Directions for this task: The answer must be a single number: how many lines in the entries hold the string "select".

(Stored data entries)
┄┄┄┄┄┄┄┄┄┄┄┄┄┄┄┄┄┄┄┄

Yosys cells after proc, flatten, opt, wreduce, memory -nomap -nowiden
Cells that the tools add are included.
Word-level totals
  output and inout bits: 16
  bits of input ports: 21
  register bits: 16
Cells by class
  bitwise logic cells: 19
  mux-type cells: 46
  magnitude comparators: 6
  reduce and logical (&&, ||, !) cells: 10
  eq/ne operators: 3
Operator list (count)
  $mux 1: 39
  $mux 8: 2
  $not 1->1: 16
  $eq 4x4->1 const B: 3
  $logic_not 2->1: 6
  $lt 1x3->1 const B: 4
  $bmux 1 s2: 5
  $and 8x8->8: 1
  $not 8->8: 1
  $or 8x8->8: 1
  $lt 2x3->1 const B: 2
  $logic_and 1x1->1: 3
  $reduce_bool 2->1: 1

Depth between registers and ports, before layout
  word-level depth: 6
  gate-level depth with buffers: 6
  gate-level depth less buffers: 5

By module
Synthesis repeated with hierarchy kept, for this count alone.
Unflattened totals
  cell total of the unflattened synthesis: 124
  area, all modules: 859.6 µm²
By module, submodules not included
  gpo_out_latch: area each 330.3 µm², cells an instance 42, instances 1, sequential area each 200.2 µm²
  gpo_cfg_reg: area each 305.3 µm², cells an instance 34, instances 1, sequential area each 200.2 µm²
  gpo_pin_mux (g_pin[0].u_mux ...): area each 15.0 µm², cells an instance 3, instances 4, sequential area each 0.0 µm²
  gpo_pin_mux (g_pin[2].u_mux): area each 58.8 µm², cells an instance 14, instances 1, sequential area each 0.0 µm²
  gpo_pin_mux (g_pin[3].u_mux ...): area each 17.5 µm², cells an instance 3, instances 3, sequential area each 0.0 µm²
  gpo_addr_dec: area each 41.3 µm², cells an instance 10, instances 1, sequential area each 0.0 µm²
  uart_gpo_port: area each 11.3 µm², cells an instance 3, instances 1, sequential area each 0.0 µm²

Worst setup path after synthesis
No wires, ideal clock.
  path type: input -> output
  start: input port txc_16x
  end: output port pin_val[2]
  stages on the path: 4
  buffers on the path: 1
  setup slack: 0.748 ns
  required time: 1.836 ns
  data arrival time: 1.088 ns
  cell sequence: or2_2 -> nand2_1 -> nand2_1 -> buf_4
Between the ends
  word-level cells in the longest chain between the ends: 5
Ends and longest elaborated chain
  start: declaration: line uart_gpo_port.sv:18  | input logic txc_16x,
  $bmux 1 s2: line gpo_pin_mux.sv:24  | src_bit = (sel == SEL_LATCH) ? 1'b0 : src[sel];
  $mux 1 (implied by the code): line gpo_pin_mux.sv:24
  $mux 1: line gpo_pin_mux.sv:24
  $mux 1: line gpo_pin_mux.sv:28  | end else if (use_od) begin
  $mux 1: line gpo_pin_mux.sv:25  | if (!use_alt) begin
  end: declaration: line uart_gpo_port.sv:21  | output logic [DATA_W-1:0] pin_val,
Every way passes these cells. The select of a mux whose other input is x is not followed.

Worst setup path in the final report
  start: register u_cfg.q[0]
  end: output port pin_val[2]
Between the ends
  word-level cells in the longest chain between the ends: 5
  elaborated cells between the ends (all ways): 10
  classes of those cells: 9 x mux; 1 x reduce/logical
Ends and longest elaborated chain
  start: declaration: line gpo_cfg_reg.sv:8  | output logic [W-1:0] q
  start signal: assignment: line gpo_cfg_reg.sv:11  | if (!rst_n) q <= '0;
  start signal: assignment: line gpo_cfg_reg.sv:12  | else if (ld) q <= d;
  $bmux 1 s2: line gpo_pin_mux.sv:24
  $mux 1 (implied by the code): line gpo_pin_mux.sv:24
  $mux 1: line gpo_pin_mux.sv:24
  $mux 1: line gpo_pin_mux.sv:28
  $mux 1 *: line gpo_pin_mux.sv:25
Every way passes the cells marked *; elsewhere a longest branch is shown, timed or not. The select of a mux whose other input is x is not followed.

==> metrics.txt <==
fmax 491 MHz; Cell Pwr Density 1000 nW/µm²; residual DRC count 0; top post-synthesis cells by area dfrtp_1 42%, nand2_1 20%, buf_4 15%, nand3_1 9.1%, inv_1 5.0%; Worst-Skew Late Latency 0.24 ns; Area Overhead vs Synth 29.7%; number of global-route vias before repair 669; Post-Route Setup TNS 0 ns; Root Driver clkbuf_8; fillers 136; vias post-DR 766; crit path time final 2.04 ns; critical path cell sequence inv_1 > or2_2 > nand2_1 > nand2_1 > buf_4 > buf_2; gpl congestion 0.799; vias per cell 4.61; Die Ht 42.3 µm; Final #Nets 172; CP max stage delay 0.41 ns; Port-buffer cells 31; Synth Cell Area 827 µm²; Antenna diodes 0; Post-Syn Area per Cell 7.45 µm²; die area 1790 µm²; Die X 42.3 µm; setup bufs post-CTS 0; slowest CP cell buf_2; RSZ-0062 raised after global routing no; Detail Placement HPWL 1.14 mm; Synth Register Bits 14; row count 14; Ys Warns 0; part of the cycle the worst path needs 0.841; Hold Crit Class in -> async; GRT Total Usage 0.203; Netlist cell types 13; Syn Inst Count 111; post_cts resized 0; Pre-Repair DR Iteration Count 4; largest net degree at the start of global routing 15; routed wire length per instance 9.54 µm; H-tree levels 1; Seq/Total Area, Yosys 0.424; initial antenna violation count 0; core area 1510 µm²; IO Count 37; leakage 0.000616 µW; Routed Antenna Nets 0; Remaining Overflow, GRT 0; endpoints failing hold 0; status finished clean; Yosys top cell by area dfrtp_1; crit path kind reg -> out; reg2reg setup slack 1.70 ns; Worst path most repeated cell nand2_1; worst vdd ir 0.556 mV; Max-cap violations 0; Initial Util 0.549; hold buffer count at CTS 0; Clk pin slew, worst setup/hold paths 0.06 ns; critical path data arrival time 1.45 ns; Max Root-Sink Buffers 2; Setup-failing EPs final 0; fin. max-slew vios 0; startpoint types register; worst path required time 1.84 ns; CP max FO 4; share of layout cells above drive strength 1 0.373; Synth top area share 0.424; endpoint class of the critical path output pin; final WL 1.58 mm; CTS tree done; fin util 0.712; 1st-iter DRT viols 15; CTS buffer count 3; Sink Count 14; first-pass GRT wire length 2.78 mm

┄┄┄┄┄┄┄┄┄┄┄┄┄┄┄┄┄┄┄┄

Exercise solution: 2